Last week, two of Citrix’s peer IT certifying agencies, Cisco and Microsoft launched new exam security initiatives. Both, in an effort to combat the growing problem of test fraud and test theft, have implemented policies and programs to address this issue on a wide scale. The growing problem of exam security breaches has forced many players in IT certification to stand up and take notice. In this day and age, with the cost to develop quality examinations on the rise and the perceived value of certifications waning, it has become more critical that IT certification programs combat cheating and exam fraud from several different angles.

As the Manager of Exam Development in Citrix Education, I have also focused more on exam security. Beginning last year, I focused more than ever on security measures by working with industry peers, security consultants, and exam delivery providers (Prometric and VUE) to tackle the growing problem of cheating. I have to admit that when I first began this process it felt like an unrealistic goal to tackle.

The ever growing presence of brain dumps (those web sites that sell stolen exam content) is not easy to ignore. But to make matters worse, the attitudes of some towards the use of brain dumps and other forms of cheating just makes it that more difficult. In the last year I have had more opportunities than ever to meet and get to know Citrix certificants. What they have repeatedly stressed to me is how they want Citrix Education to do something about brain dumps; that they don’t want just any Joe Administrator to get Citrix Certified; that they are sick and tired of meeting “paper certified” individuals who have no experience.

So how do you eat an elephant? One bite at a time……

In 2007, Citrix Education started slowly by adopting a security plan. That security plan, addressed four areas:

Detection of test theft and fraud
Education of candidates to appropriate behavior
Development of comprehensive policies
Enforcement of policies

Citrix Education conducts web patrolling efforts 24 hours a day world wide to identify brain dumps as well as violators of our exam policies. Once a site is detected, staff members and security professionals purchase, analyze, and verify that advertised content or information is indeed the intellectual property of Citrix. Based on the information gathered, I have been able to serve legal take down notices to websites and cease and desist letters. In addition to brain dumps and auction sites, I have also discovered candidates “discussing” exam content and “sharing” answers…you know in the interest of “knowledge being FREE”.

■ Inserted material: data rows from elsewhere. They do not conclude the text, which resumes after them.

==> src/rtl/control_pipe_register.sv <==
// Elastic DEPTH-stage register for control-store microinstruction words and their state tags.
// Latency: DEPTH cycles from acceptance to out_valid; sustains 1 word/cycle.
// Backpressure: in_ready is combinational from out_ready; bubbles collapse; optional parity via CTRL_PARITY_EN.
module control_pipe_register #(
    parameter int                WORD_W   = 39,
    parameter int                STATE_W  = 10,
    parameter int                DEPTH    = 2,
    parameter logic [WORD_W-1:0] NOP_WORD = {WORD_W{1'b0}},
    parameter int                CNT_W    = 16
) (
    input  logic               clk,
    input  logic               reset,
    input  logic               in_valid,
    output logic               in_ready,
    input  logic [WORD_W-1:0]  in_word,
    input  logic [STATE_W-1:0] in_state,
    input  logic               flush,
    output logic               out_valid,
    input  logic               out_ready,
    output logic [WORD_W-1:0]  out_word,
    output logic [STATE_W-1:0] out_state,
    output logic [2:0]         occupancy,
`ifdef CTRL_PARITY_EN
    input  logic               in_parity,
    output logic               par_err,
`endif
    output logic [CNT_W-1:0]   stall_cnt
);

    generate
        if (DEPTH < 1 || DEPTH > 4) begin : g_bad_depth
            $error("control_pipe_register: DEPTH must be in 1..4");
        end
    endgenerate

    logic [DEPTH-1:0]   vld_q, vld_nxt, adv;
    logic [WORD_W-1:0]  word_q  [DEPTH];
    logic [WORD_W-1:0]  word_nxt[DEPTH];
    logic [STATE_W-1:0] state_q  [DEPTH];
    logic [STATE_W-1:0] state_nxt[DEPTH];
    logic [2:0]         occ_nxt;
    logic               in_xfer;
`ifdef CTRL_PARITY_EN
    logic [DEPTH-1:0]   par_q, par_nxt;
`endif

    // A stage advances when out_ready is high or any stage at or beyond it is empty.
    always_comb begin
        adv = '0;
        for (int k = 0; k < DEPTH; k++) begin
            adv[k] = out_ready;
            for (int j = k; j < DEPTH; j++) begin
                if (!vld_q[j]) adv[k] = 1'b1;
            end
        end
    end

    assign in_ready = adv[0] && !flush;
    assign in_xfer  = in_valid && in_ready;

    always_comb begin
        vld_nxt   = vld_q;
        word_nxt  = word_q;
        state_nxt = state_q;
`ifdef CTRL_PARITY_EN
        par_nxt   = par_q;
`endif
        for (int k = DEPTH-1; k >= 1; k--) begin
            if (adv[k]) begin
                vld_nxt[k]   = vld_q[k-1];
                word_nxt[k]  = vld_q[k-1] ? word_q[k-1] : NOP_WORD;
                state_nxt[k] = vld_q[k-1] ? state_q[k-1] : '0;
`ifdef CTRL_PARITY_EN
                par_nxt[k]   = vld_q[k-1] && par_q[k-1];
`endif
            end
        end
        if (adv[0]) begin
            vld_nxt[0]   = in_xfer;
            word_nxt[0]  = in_xfer ? in_word : NOP_WORD;
            state_nxt[0] = in_xfer ? in_state : '0;
`ifdef CTRL_PARITY_EN
            par_nxt[0]   = in_xfer && in_parity;
`endif
        end
        if (flush) begin
            vld_nxt = '0;
            for (int k = 0; k < DEPTH; k++) begin
                word_nxt[k]  = NOP_WORD;
                state_nxt[k] = '0;
            end
`ifdef CTRL_PARITY_EN
            par_nxt = '0;
`endif
        end
        occ_nxt = '0;
        for (int k = 0; k < DEPTH; k++) begin
            occ_nxt = occ_nxt + 3'(vld_nxt[k]);
        end
    end

    always_ff @(posedge clk) begin
        if (reset) begin
            vld_q     <= '0;
            occupancy <= '0;
            for (int k = 0; k < DEPTH; k++) begin
                word_q[k]  <= NOP_WORD;
                state_q[k] <= '0;
            end
        end else begin
            vld_q     <= vld_nxt;
            occupancy <= occ_nxt;
            word_q    <= word_nxt;
            state_q   <= state_nxt;
        end
    end

    assign out_valid = vld_q[DEPTH-1];
    assign out_word  = out_valid ? word_q[DEPTH-1] : NOP_WORD;
    assign out_state = out_valid ? state_q[DEPTH-1] : '0;

    always_ff @(posedge clk) begin
        if (reset) begin
            stall_cnt <= '0;
        end else if (out_valid && !out_ready && stall_cnt != '1) begin
            stall_cnt <= stall_cnt + CNT_W'(1);
        end
    end

`ifdef CTRL_PARITY_EN
    always_ff @(posedge clk) begin
        if (reset) begin
            par_q   <= '0;
            par_err <= 1'b0;
        end else begin
            par_q <= par_nxt;
            // The word is delivered regardless; the error is only recorded.
            if (out_valid && out_ready && (^{out_word, par_q[DEPTH-1]})) par_err <= 1'b1;
        end
    end
`endif

endmodule

==> config.mk <==
export PLATFORM = sky130hd
export DESIGN_NAME = control_pipe_register
export DESIGN_NICKNAME = d
export VERILOG_FILES = /design/src/rtl/control_pipe_register.sv
export SDC_FILE = /design/constraint.sdc
export NUM_CORES = 1
export LEC_CHECK = 0
export BUFFER_PORTS_ARGS = -buffer_cell sky130_fd_sc_hd__buf_2
export CORE_UTILIZATION = 56
export CTS_CLUSTER_SIZE = 14
export DETAILED_ROUTE_END_ITERATION = 8
export HOLD_SLACK_MARGIN = 0.12
export PLACE_DENSITY = 0.88
export REMOVE_ABC_BUFFERS = 1
export SKIP_CTS_REPAIR_TIMING = 1
export SLEW_MARGIN = 20
export SYNTH_ARGS = -nofsm -noshare
export SYNTH_HDL_FRONTEND = slang
export SYNTH_SLANG_ARGS = --single-unit
==> constraint.sdc <==
create_clock -name clk -period 3.6 [get_ports clk]
set_clock_uncertainty 0.1 [all_clocks]
set_input_delay 0.18 -clock clk [delete_from_list [all_inputs] [get_ports clk]]
set_output_delay 0.18 -clock clk [all_outputs]
set_load 0.01 [all_outputs]
== Word-level counts from Yosys, hierarchy flattened ==
Index checks and enable logic that the tools add are counted.

* Bits of input ports: 54
* Output and inout bits: 70
* Word-level logic and storage cells: 29
* Bits in registers: 119

* $add $sub $neg: 2
* Eq/ne operators: 1
* Muxes and demuxes: 12
* Reductions and logical operators: 7

{| class="wikitable"
|+ Operators by type and width
! kind !! number
|-
| two-way mux 39 bit || 3
|-
| two-way mux 10 bit || 3
|-
| adder 16 x 1 -> 16 bit, second input constant || 1
|-
| != test 16 bit, second input constant || 1
|-
| two-way mux 1 bit || 5
|-
| logical AND 1 bit || 4
|-
| adder 1 x 1 -> 2 bit || 1
|-
| zero test 1 bit || 2
|-
| two-way mux 2 bit || 1
|-
| OR reduction 2 bit || 1
|}

== Depth between registers and ports, before layout ==
Gate-level depths: netlist of the first run.

* Depth after elaboration: 7
* Mapped depth: 7
* Gate-level depth less buffers: 5

== Least setup slack after synthesis of the first run ==
OpenSTA, ideal clock, no wires.

* Path kind: reg2reg
* Start point: register stall_cnt[0]
* End point: register stall_cnt[1]
* Required time: 3.372 ns
* Library setup time: 0.128 ns
* Cell stages (with the launch flop): 7
* Period minus slack after synthesis: 1.832 ns
* Arrival: 1.604 ns
* Buffers on the path: 1
* Setup slack: 1.768 ns
* Cell sequence: dfxtp_1 -> ha_1 -> nand3_1 -> o41ai_4 -> buf_6 -> mux2i_1 -> nor2_1

* Longest elaborated chain between the ends: 2
* Elaborated cells between the ends (all ways): 3
* Classes of those cells: add/sub: 1; eq/ne: 1; reduce/logical: 1

{| class="wikitable"
|+ RTL lines
! element !! RTL line !! text
|-
| from (decl) || 27 || <nowiki>output logic [CNT_W-1:0] stall_cnt</nowiki>
|-
| from (signal assigned) || 126 || <nowiki>stall_cnt <= stall_cnt + CNT_W'(1);</nowiki>
|-
| parallel branches: the longest is 2 deep, another holds adder 16 x 1 -> 16 bit || -- ||
|}

Parallel ways; which one is timed is not known.
A chain may end at the register's enable or synchronous reset.

== Final worst setup path of the first run ==
* Start point: register vld_q[1]
* End point: output in_ready

* Longest elaborated chain between the ends: 2

{| class="wikitable"
|+ RTL lines
! element !! RTL line !! text
|-
| from (decl) || 36 || <nowiki>logic [DEPTH-1:0] vld_q, vld_nxt, adv;</nowiki>
|-
| from (signal assigned) || 111 || <nowiki>vld_q <= vld_nxt;</nowiki>
|-
| two-way mux 1 bit || 53 || <nowiki>if (!vld_q[j]) adv[k] = 1'b1;</nowiki>
|-
| logical AND 1 bit || 58 || <nowiki>assign in_ready = adv[0] && !flush;</nowiki>
|-
| to (decl) || 14 || <nowiki>output logic in_ready,</nowiki>
|}

No other way between the ends.

==> impl_metrics.tcl, run 1 <==
set metrics [dict create \
    initial_drt_markers 377 \
    synth.avg_cell_area_um2 9.165 \
    fp.coreArea_um2 7767 \
    cts_max_level 4 \
    final_core_utilization_pct 80.20 \
    finalWorstPathRequiredPeriod_ns 2.541 \
    setup_viol 0 \
    synth-seq-cells 118 \
    routed_wire_length_per_instance_um 16.44 \
    grt_first_pass_wirelength_um 17600 \
    antenna_violating_nets_post_route 0 \
    p_per_area_nw_per_um2 499.6 \
    numCtsBuffers 17 \
    worst-endpoint-arrival_ns 2.26 \
    tritoncts_num_sinks 118 \
    timing_worst_setup_path_type "reg -> out" \
    ios 124 \
    post-synth-top-area-cell "sky130_fd_sc_hd__dfxtp_1" \
    clock_tree_buffer_depth 2 \
    post_route_cells_drive_above_1_share_pct 24.85 \
    final_hold_viol_count 0 \
    yosysWarnings 0 \
    rsz0062_at_grt "false" \
    synth_cell_type_count 35 \
    diodes 0 \
    design.final.nets 704 \
    first_global_vias 3653 \
    syn_area_um2 4509 \
    layout_worst_path_cycle_share_pct 70.57 \
    grt_antenna_before_repair 0 \
    dp_cells 679 \
    synth_common_cells "sky130_fd_sc_hd__dfxtp_1, sky130_fd_sc_hd__nor2_1, sky130_fd_sc_hd__a22oi_1, sky130_fd_sc_hd__and2_1, sky130_fd_sc_hd__clkbuf_1" \
    tritoncts "done" \
    syn-instance-count 492 \
    grt_remaining_overflow 0 \
    irDropWorstVdd_mv 0.4604 \
    synth_enable_flop_cells 0 \
    die_height_um 91.74 \
    result_of_the_run "finished, final reports clean" \
    yosysMostFrequentCell "sky130_fd_sc_hd__dfxtp_1" \
    grt_start_max_net_pins 101 \
    grt.total_usage_pct 26.67 \
    timing.final.max_slew_violations 0 \
    finish.cell_count_without_fillers 762 \
    fin_setup_tns_ns 0 \
    worst_skew_pair.late_latency_ns 0.51 \
    start_util_pct 58.05 \
    num_vias 4390 \
    p_leak_nw 2.589 \
    portBuffers 122 \
    synth_async_sr_flop_share_pct 0 \
    area_growth_syn_to_layout_pct 38.15 \
    row_count 32 \
    yosys-top-cells-area "sky130_fd_sc_hd__dfxtp_1, sky130_fd_sc_hd__a22oi_1, sky130_fd_sc_hd__nor2_1" \
    timing_worst_slew_pin_value_ns 1.050 \
    timing.max_slew.rel_slack_pct 30.03 \
    crit_path_start_kind "flip-flop" \
    die_w_um 91.74 \
    drt_drc_violations_left 0 \
    worstSetupEndpointType "output port" \
    place.gp.congestion 0.8011 \
    synth_top_area_share_pct 52.39 \
    cts.reportedPaths.clkPinSlew_ns 0.05 \
    path_max_fanout 51 \
    via_per_inst 5.761 \
    critical_path_required_ns 3.32 \
    drt-pass1-iter-count 8 \
    timing.max_cap.violations 0 \
    synthFlopType "sky130_fd_sc_hd__dfxtp_1" \
    place.detailed.hpwl_um 6619 \
    fmax_mhz 393.6 \
    min_path_type "in -> reg" \
    drt-total-wl_um 12530 \
    register_area_share_after_synthesis_pct 52.39 \
    clock_tree.root_cell "sky130_fd_sc_hd__clkbuf_8" \
    fp.dieArea_um2 8415 \
]
-- flip-flops by register name (all words and copies together), names as in the netlist --
signal	count
word_q	78
state_q	20
stall_cnt	16
occupancy	2
vld_q	2
-- power breakdown --
part | leakage [nW] | internal (mW) | switching (mW) | total [mW]
combinational | 1.35 | 0.0786 | 0.0826 | 0.161
clock | 0.284 | 1.06 | 0.567 | 1.62
sequential | 0.953 | 1.32 | 0.00765 | 1.33
-- per-stage QoR --
stage	hold WS [ns]	setup WS (ns)	instance area, µm²	power, mW
after global placement	0.3146	1.294	5124	1.459
after CTS	-0.2081	1.068	5692	3.067
after global routing	0.1209	0.9000	6230	3.200
after floorplan	0.1491	0.2292	4338	1.404
after detailed placement	0.3199	1.145	5124	1.462
final	0.1136	1.059	6230	3.112
-- cell usage in the layout (no fill, tap or decap), types with 2 or more instances in the layout --
cell type | Yosys | routed
sky130_fd_sc_hd__nor2b_1 | 3 | 2
sky130_fd_sc_hd__clkinv_2 | 0 | 7
sky130_fd_sc_hd__xor2_1 | 2 | 2
sky130_fd_sc_hd__clkbuf_1 | 34 | 2
sky130_fd_sc_hd__or3_1 | 8 | 8
sky130_fd_sc_hd__nand4_1 | 4 | 4
sky130_fd_sc_hd__a22oi_1 | 98 | 98
sky130_fd_sc_hd__bufinv_16 | 0 | 3
sky130_fd_sc_hd__o21ai_0 | 7 | 7
sky130_fd_sc_hd__clkbuf_16 | 0 | 16
sky130_fd_sc_hd__nor2_1 | 109 | 109
sky130_fd_sc_hd__dlygate4sd3_1 | 0 | 51
sky130_fd_sc_hd__nand3_1 | 4 | 4
sky130_fd_sc_hd__nand2_1 | 6 | 6
sky130_fd_sc_hd__buf_4 | 1 | 4
sky130_fd_sc_hd__dfxtp_1 | 118 | 118
sky130_fd_sc_hd__buf_2 | 5 | 122
sky130_fd_sc_hd__or4_1 | 5 | 5
sky130_fd_sc_hd__and2_1 | 49 | 49
sky130_fd_sc_hd__and3_1 | 2 | 2
sky130_fd_sc_hd__clkbuf_8 | 0 | 2
sky130_fd_sc_hd__o31ai_1 | 5 | 5
sky130_fd_sc_hd__a21oi_1 | 13 | 13
sky130_fd_sc_hd__ha_1 | 2 | 2
sky130_fd_sc_hd__inv_1 | 2 | 2
-- cell families (layout without fill, tap and decap cells) --
logic type / after synthesis / count (layout) / synth area share, %
and+or+nand+nor: 199 / 199 / 22.11
AOI/OAI and AO/OA: 126 / 126 / 20.28
DFF: 118 / 118 / 52.39
buffers and inverters: 43 / 211 / 3.968
adders and majority gates: 2 / 2 / 0.5549
xor gates and xnor gates: 2 / 2 / 0.3885
other: 1 / 1 / 0.08316
muxes: 1 / 1 / 0.2220
-- worst paths after layout --
kind,start,end,slack (ns),cells after the start
hold reg to reg,word_q[76],word_q[37],0.40,2
hold / removal,flush,occupancy[0],0.11,4
setup / recovery,vld_q[1],in_ready,1.06,4
setup reg to reg,vld_q[1],word_q[58],1.09,5
-- worst max-delay path: stages (launching register included) --
cell and delay, ns:
sky130_fd_sc_hd__dfxtp_1 0.68, sky130_fd_sc_hd__and3b_2 0.31, sky130_fd_sc_hd__buf_4 0.48, sky130_fd_sc_hd__nor2_1 0.11, sky130_fd_sc_hd__buf_2 0.17
-- final cells by class --
cell class | count | area (µm²)
tap | 102 | 127.6
sequential | 118 | 2362
timing repair buffer | 178 | 1179
fill | 467 | 1538
clock inverter | 11 | 132.6
inverter | 2 | 7.507
clock buffer | 20 | 435.4
multi-input combinational | 331 | 1986
-- per-layer routing --
metal  wire [µm]  track usage, %
met2        6321           42.42
met4         294           10.81
met5           0               0
met1        5096           35.11
met3         818           6.136
Note: power is estimated with default switching activity, not from simulation.
==> run 2, diff against run 1 <==
--- a/config.mk
+++ b/config.mk
@@ -6,11 +6,11 @@
 export NUM_CORES = 1
 export LEC_CHECK = 0
 export BUFFER_PORTS_ARGS = -buffer_cell sky130_fd_sc_hd__buf_2
-export CORE_UTILIZATION = 56
+export CORE_UTILIZATION = 52
 export CTS_CLUSTER_SIZE = 14
 export DETAILED_ROUTE_END_ITERATION = 8
 export HOLD_SLACK_MARGIN = 0.12
-export PLACE_DENSITY = 0.88
+export PLACE_DENSITY = 0.82
 export REMOVE_ABC_BUFFERS = 1
 export SKIP_CTS_REPAIR_TIMING = 1
 export SLEW_MARGIN = 20
==> constraint.sdc (replaced) <==
create_clock -name clk -period 2.5 [get_ports clk]
set_clock_uncertainty 0.1 [all_clocks]
set_input_delay 0.125 -clock clk [delete_from_list [all_inputs] [get_ports clk]]
set_output_delay 0.125 -clock clk [all_outputs]
set_load 0.01 [all_outputs]
==> run 2 against run 1 <==
Sequential cell count unchanged. Sequential power up 44%. Register-to-register slack lost 0.75 ns. Critical path depth did not move. Setup slack lost 0.80 ns. Sequential share of layout area down 0.73 points. Global-route usage down 1.6 points. Power grew 50%. Cell count is 0.92% higher. Critical path type unchanged. Critical endpoint unchanged. Highest routed layer unchanged.
==> impl_metrics.tcl, run 2 (synthesis results as in run 1) <==
set metrics [dict create \
    critical-path-slowest-cell "sky130_fd_sc_hd__dfxtp_1" \
    grt_first_pass_wirelength_um 17480 \
    cts_max_level 4 \
    crit_path_start_kind "flip-flop" \
    flip_flop_count_of_the_largest_register_after_layout 78 \
    finalWorstPathRequiredPeriod_ns 2.245 \
    grt_remaining_overflow 0 \
    grt_start_max_net_pins 101 \
    area_growth_syn_to_layout_pct 40.87 \
    layout_worst_path_cycle_share_pct 89.79 \
    grt.total_usage_pct 25.09 \
    worstHoldStart "out_ready" \
    post_route_cells_drive_above_1_share_pct 25.30 \
    p_leak_nw 2.629 \
    timing_worst_slew_pin_value_ns 0.7762 \
    path_max_fanout 39 \
    worst_skew_pair.late_latency_ns 0.50 \
    largest_registers "word_q: 78 flops, state_q: 20 flops, stall_cnt: 16 flops" \
    rsz0062_at_grt "false" \
    fmax_mhz 445.5 \
    worst_path_largest_cell_delay_ns 0.55 \
    path_buf_inv 2 \
    initial_drt_markers 234 \
    via_per_inst 5.588 \
    antenna_violating_nets_post_route 0 \
    drt-total-wl_um 12190 \
    timing.max_slew.rel_slack_pct 48.07 \
    result_of_the_run "finished, final reports clean" \
    drt_drc_violations_left 0 \
    irDropWorstVdd_mv 0.6223 \
    registers.top_by_ff_count "word_q" \
    die_height_um 95.12 \
    worst-endpoint-arrival_ns 2.02 \
    pre_cts_ws_ns 0.3533 \
    grt_antenna_before_repair 0 \
    place.gp.congestion 0.7835 \
    portBuffers 122 \
    final_hold_viol_count 0 \
    cpLargestDelayFamily "flip-flops" \
    setup_viol 0 \
    fp.coreArea_um2 8299 \
    final_core_utilization_pct 76.54 \
    path_cells "and3b_2 -> buf_12 -> nor2_1 -> buf_2" \
    diodes 0 \
    post-route-cell-area_um2 6352 \
    worstSetupEndpointType "output port" \
    setup_ws_ns 0.2553 \
    ios 124 \
    timing_worst_setup_path_type "reg -> out" \
    die_w_um 95.12 \
    num_vias 4297 \
    design.final.nets 707 \
    row_count 33 \
    timing.hold.worst_endpoint "state_q[6]" \
    min_path_type "in -> reg" \
    cts.reportedPaths.clkPinSlew_ns 0.06 \
    worstReg2RegEnd "stall_cnt[9]" \
    place.detailed.hpwl_um 6670 \
    fp.dieArea_um2 9048 \
    tritoncts "done" \
    clock_tree_buffer_depth 2 \
    holdPathStages 4 \
    tritoncts_num_sinks 118 \
    timing.final.max_slew_violations 0 \
    dpl-instance-area_um2 5213 \
    clock_tree.root_cell "sky130_fd_sc_hd__clkbuf_8" \
    numCtsBuffers 17 \
    drt-pass1-iter-count 6 \
    rr_startpoint "stall_cnt[0]" \
    start_util_pct 54.33 \
    setup.reg_to_reg.worst_slack_ns 0.34 \
    layout.cells.most_common "sky130_fd_sc_hd__buf_2" \
    routed_wire_length_per_instance_um 15.85 \
    p_per_area_nw_per_um2 733.0 \
    critical_path_required_ns 2.28 \
    timing.max_cap.violations 0 \
    layout.cells.most_common_list "sky130_fd_sc_hd__buf_2, sky130_fd_sc_hd__dfxtp_1, sky130_fd_sc_hd__nor2_1" \
    worst-r2r-cell-count 5 \
    first_global_vias 3756 \
]
[run 2: cell types whose count changed in the layout (fill, tap and decap cells not counted), sizes merged]
cell and delta:
clkinv -1, bufinv +1, buf +2, clkinvlp +1, dlygate4sd3 +1, inv +2, clkbuf -2
[run 2: cell type report]
type	count	area, µm²
repair buffers	181	1246
multi-input cells	331	1986
clock inverters	14	201.4
clock buffers	18	417.9
inverters	2	7.507
fillers	529	1947
flip-flops and latches	118	2362
well taps	105	131.4
[run 2: worst max-delay path by stage]
stage,slack (ns),end,cells past startpoint,startpoint
after floorplan,-0.87,state_q[10],4,vld_q[1]
after CTS,0.22,in_ready,4,vld_q[1]
final,0.26,in_ready,4,vld_q[1]
after detailed placement,0.35,stall_cnt[9],5,stall_cnt[0]
after global routing,0.13,in_ready,4,vld_q[1]
after global placement,0.50,stall_cnt[1],5,stall_cnt[0]
[run 2: routing by layer]
layer,global-route usage (%),up-vias,wire (µm),share of wire [%]
li1,-,2059,-,-
met1,29.59,2042,4899,40
met2,42.80,182,6444,53
met3,6.858,14,680,5.6
met4,10.35,0,167,1.4
met5,0,-,0,0
[run 2: where the power goes]
| part | internal (mW) | total, mW | switching, mW |
|---|---|---|---|
| registers | 1.90 | 1.91 | 0.00980 |
| clock network | 1.63 | 2.51 | 0.879 |
| logic | 0.121 | 0.241 | 0.120 |
[run 2: tightest hold or removal path, cell delays in order]
cell and delay (ns):
sky130_fd_sc_hd__buf_2 0.10, sky130_fd_sc_hd__inv_1 0.20, sky130_fd_sc_hd__a22oi_1 0.23, sky130_fd_sc_hd__nor2_1 0.05
[run 2: metrics by stage]
step | setup TNS (ns) | hold slack, ns | cells | total power, mW
4_1_cts | 0 | -0.2682 | 717 | 4.621
5_1_grt | 0 | 0.1867 | 769 | 4.785
6_report | 0 | 0.1542 | 769 | 4.656
3_3_place_gp | 0 | 0.2607 | 685 | 2.115
3_5_place_dp | 0 | 0.2661 | 685 | 2.119
2_1_floorplan | -69.52 | 0.09407 | 451 | 2.021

Candidates sharing exam content, is by the way, in direct violation to the NDA that all exam takers must accept before taking an exam. When initially kicking off the security initiative, I realized that many did NOT read this NDA before taking the exam. Kind of like a EULA, exam candidates see that NDA and simply scroll to the radio button marked “Yes, I agree.” without ever considering what they have agreed to…..

So Citrix Education adopted a Candidate Conduct Policy that had been widely used by our IT Peers . This policy http://www.citrixtraining.com/content/index.cfm/cgroup_id:48 basically outlines everything that candidates have done in the past that is classified as illegal behavior. Additional Citrix Education policies include a retake, beta exam, and special needs testing policies: http://www.citrixtraining.com/content/index.cfm/cgroup_id:38.  A violation of any policy can result in a list of remedies including bans up to a year.

The newest addition to exam policies is that of classifying results as indeterminate. Basically based on data forensics, our security consultants identify suspicious results and depending on the strength of the data, say a 1 in 10,000,000,000 chance of a specific result occurring, I can definitely with confidence conclude that a result is not sound and will invalidate those results. Once invalidated, a result will not count toward certification.

After putting these policies and procedures in place it’s been really interesting what I have found:

Once people know someone is looking, they repent and cease with their misconduct.
Education of candidates is key; in fact candidates often state that they did NOT know that they were in violation of the NDA or any other policy.
Even those with the most grave violations, seem to value the cert when they are in danger of losing it.

I hope our efforts will help Citrix Education begin to make a dent in the challenge of exam security. But I realize that a huge part of the problem is in the attitudes and lack of a universal understanding of what constitutes test theft and fraud. So my mission is simple,

To educate Citrix Certification Candidates and Certificants on what constitutes cheating and how it impacts the value of the credential in an effort to maintain the integrity and validity of our certification programs.

What I really hope to get out of this besides the above is a better understanding of our certified community. And as Citrix Education takes bite after bite of the elephant known as cheating….I can only hope that candidates and certificants worldwide will see the return to the value of certification….

The million dollar question is with all the buzz by Citrix and others on increased security initiatives, how will the cheaters respond?

Sierra Hampton is the Manager of Exam Development and has worked at Citrix for 7 years.